Pacific Northwest National Laboratory (PNNL), Richland, Washington

Electrical Mapping of Paleochannels Demonstrating the Value of Non-invasive Imaging at the Hanford Site

Co-authors: J. Thomle, D. McFarland, K. Deters, M. Rockhold, F. Day-Lewis, V. Freedman, PNNL, Richland, Washington

Abstract

Characterization of aquifer structure (e.g., geologic contacts, structures, and lithology) remains a major challenge in hydrogeology despite decades of research in subsurface imaging and hydrologic parameter estimation. A critical component of aquifer structure is transmissive stratigraphic features, or paleochannels, which create preferential hydraulic connections and allow downgradient migration of groundwater contamination. Incorporating the location(s) of these features in a geologic framework model (GFM) directly supports conceptual and reactive transport model development which is necessary for focused and effective remedial action. At the Hanford Site in WA, USA, paleochannels are buried ancestral fluvial channels associated with the Columbia River and cataclysmic Ice Age floods. The approximate location of these stratigraphic features has been inferred through interpolation of physical and chemical borehole data including geophysical logs, grain-size analyses and contaminant concentrations. Where there is sparse borehole coverage or incomplete data from wells, the interpolation between locations is uncertain. Non-invasive geophysical imaging can play an important role in filling gaps between boreholes and reducing characterization costs.
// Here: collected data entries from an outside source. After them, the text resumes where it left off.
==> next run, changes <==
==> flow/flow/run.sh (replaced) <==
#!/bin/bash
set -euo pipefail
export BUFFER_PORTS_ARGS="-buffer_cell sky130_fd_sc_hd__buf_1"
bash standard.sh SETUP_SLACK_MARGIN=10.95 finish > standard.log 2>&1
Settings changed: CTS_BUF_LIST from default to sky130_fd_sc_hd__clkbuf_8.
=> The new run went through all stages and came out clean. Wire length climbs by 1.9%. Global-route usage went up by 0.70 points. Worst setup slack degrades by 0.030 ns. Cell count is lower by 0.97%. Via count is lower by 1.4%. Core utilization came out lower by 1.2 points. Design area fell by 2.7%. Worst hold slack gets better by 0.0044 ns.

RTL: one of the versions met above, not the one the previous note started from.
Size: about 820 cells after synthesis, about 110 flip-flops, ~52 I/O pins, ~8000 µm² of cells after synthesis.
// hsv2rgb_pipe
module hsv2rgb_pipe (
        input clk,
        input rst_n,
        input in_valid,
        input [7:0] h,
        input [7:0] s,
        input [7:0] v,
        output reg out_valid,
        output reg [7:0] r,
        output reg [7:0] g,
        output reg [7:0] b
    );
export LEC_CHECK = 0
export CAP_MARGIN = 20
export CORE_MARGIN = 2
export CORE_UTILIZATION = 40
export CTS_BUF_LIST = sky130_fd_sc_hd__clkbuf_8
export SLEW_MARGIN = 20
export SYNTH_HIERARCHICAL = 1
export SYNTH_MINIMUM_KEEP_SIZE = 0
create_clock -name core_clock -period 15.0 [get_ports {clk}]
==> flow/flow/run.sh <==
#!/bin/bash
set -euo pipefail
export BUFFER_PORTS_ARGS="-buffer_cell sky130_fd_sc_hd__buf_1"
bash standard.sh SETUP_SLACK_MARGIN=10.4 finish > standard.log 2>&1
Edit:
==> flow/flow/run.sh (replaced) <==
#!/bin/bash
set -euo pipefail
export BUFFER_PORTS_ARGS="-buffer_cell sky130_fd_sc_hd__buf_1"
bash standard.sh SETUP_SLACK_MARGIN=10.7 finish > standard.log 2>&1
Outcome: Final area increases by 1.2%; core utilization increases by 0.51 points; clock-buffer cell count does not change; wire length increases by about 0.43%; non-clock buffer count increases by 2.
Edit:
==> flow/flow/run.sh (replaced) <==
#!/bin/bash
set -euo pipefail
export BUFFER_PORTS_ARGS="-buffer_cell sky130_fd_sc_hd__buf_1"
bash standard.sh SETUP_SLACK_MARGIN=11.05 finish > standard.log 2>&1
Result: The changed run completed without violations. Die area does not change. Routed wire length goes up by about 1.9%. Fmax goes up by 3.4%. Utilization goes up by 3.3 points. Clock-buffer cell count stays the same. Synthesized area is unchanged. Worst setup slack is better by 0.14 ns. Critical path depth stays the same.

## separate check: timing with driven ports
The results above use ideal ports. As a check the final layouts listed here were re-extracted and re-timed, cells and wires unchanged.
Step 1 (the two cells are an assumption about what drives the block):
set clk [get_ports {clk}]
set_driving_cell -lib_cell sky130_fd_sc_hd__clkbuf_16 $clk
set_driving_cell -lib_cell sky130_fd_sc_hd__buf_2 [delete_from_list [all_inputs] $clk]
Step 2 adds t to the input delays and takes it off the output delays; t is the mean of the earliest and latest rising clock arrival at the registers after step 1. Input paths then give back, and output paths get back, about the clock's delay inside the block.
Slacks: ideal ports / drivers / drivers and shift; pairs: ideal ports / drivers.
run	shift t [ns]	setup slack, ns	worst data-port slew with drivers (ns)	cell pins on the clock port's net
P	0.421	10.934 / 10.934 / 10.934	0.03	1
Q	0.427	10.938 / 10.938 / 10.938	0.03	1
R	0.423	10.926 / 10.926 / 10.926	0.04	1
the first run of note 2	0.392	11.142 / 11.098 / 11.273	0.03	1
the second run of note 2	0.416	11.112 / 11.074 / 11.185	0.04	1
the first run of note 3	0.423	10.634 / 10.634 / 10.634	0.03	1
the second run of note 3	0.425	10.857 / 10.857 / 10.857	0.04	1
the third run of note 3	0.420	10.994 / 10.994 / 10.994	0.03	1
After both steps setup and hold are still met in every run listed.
This is an optimization exercise on Yosys and OpenROAD, whose aim is small area, not a production implementation. Function was checked by simulation only, so behaviour that the tests miss may differ from the original. Power is estimated from default activity; no workload was simulated.

--- flow/config.mk ---
export PLATFORM = sky130hd
export DESIGN_NAME = uart
export DESIGN_NICKNAME = uart
export VERILOG_FILES = /design/flow/design.v
export SDC_FILE = /design/flow/constraint.sdc
export NUM_CORES = 4
export LEC_CHECK = 0
export CAP_MARGIN = 20
export CORE_MARGIN = 2
export CORE_UTILIZATION = 65
export PLACE_DENSITY = 0.8
export SLEW_MARGIN = 20
--- flow/constraint.sdc ---
create_clock -name core_clock -period 10.0 [get_ports {clk_i}]
set_input_delay 2.0000 -clock core_clock [delete_from_list [all_inputs] [get_ports {clk_i}]]
set_output_delay 2.0000 -clock core_clock [all_outputs]
set_load 0.01 [all_outputs]
--- flow/design.v ---
module updown_count #(
    parameter W = 5
) (
    input  logic         clk,
    input  logic         rst,
    input  logic         inc,
    input  logic         dec,
    output logic [W-1:0] count
);
  logic up, dn;
  logic [W-1:0] all1, all0;
  assign up = inc && !dec;
  assign dn = dec && !inc;
  always_comb begin
    all1[0] = 1'b1;
    all0[0] = 1'b1;
    for (int i = 1; i < W; i++) begin
      all1[i] = all1[i-1] & count[i-1];
      all0[i] = all0[i-1] & !count[i-1];
    end
  end
  always_ff @(posedge clk) begin
    if (rst) count <= '0;
    else count <= count ^ ((all1 & {W{up}}) | (all0 & {W{dn}}));
  end
endmodule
We present a case study using large scale electrical mapping to identify hydrostratigraphy and potential paleochannels at the Hanford Site. In two field campaigns, over 36 line-kilometers (km) of electrical resistivity tomography (ERT) data were collected along 14 transects. ERT is highly effective at the Hanford Site because lithologic contrasts have associated contrasts in electrical conductivity. ERT surveys were sited and performed to image critical aspects (e.g., paleochannels, stratigraphic contacts) of the subsurface. Inconsistencies between the GFM and ERT were catalogued to provide a basis for future site characterization using complementary geophysical methods and (or) direct sampling. A general workflow will be presented for using ERT to confirm, refine, or reject aspects of a GFM.

Speaker #4

Xiaoqin Zang

Pacific Northwest National Laboratory (PNNL), Richland, Washington

Acoustic Communication Along Drill Strings for Deep Subsurface Monitoring 

Co-authors:  Jayson J Martinez, Aljon Salalila, Orlando A Garayburu Caruso, Christopher E Strickland, Z. Daniel Deng, PNNL; Yang Yang, Chinese Academy of Science

Abstract

Subsurface monitoring at a carbon storage site is important for tracking the movement of CO2 and the status of the site for geologic storage. Therefore, advanced monitoring technologies and effective methods to transmit data from downhole to the surface are needed to reduce the cost and uncertainty in measurements and satisfy regulations for tracking the fate of subsurface CO2. This study covers the design, development, and initial laboratory-scale feasibility study of an acoustic communication system for monitoring the deep subsurface. We set up a metal tubing in a lab space as the model and designed a hardware system for acoustic signal transmission and data collection. Tri-axis accelerometers were installed at eleven locations on the testing tube to receive the encoded-signals transmitted from a PZT transducer. The signal attenuation along the string and the impulse response of the acoustic channel were investigated. Using an inverse filter processing method, communication signals were successfully recovered and decoded with zero bit errors at all testing locations when the signal-to-noise ratio is 0 dB.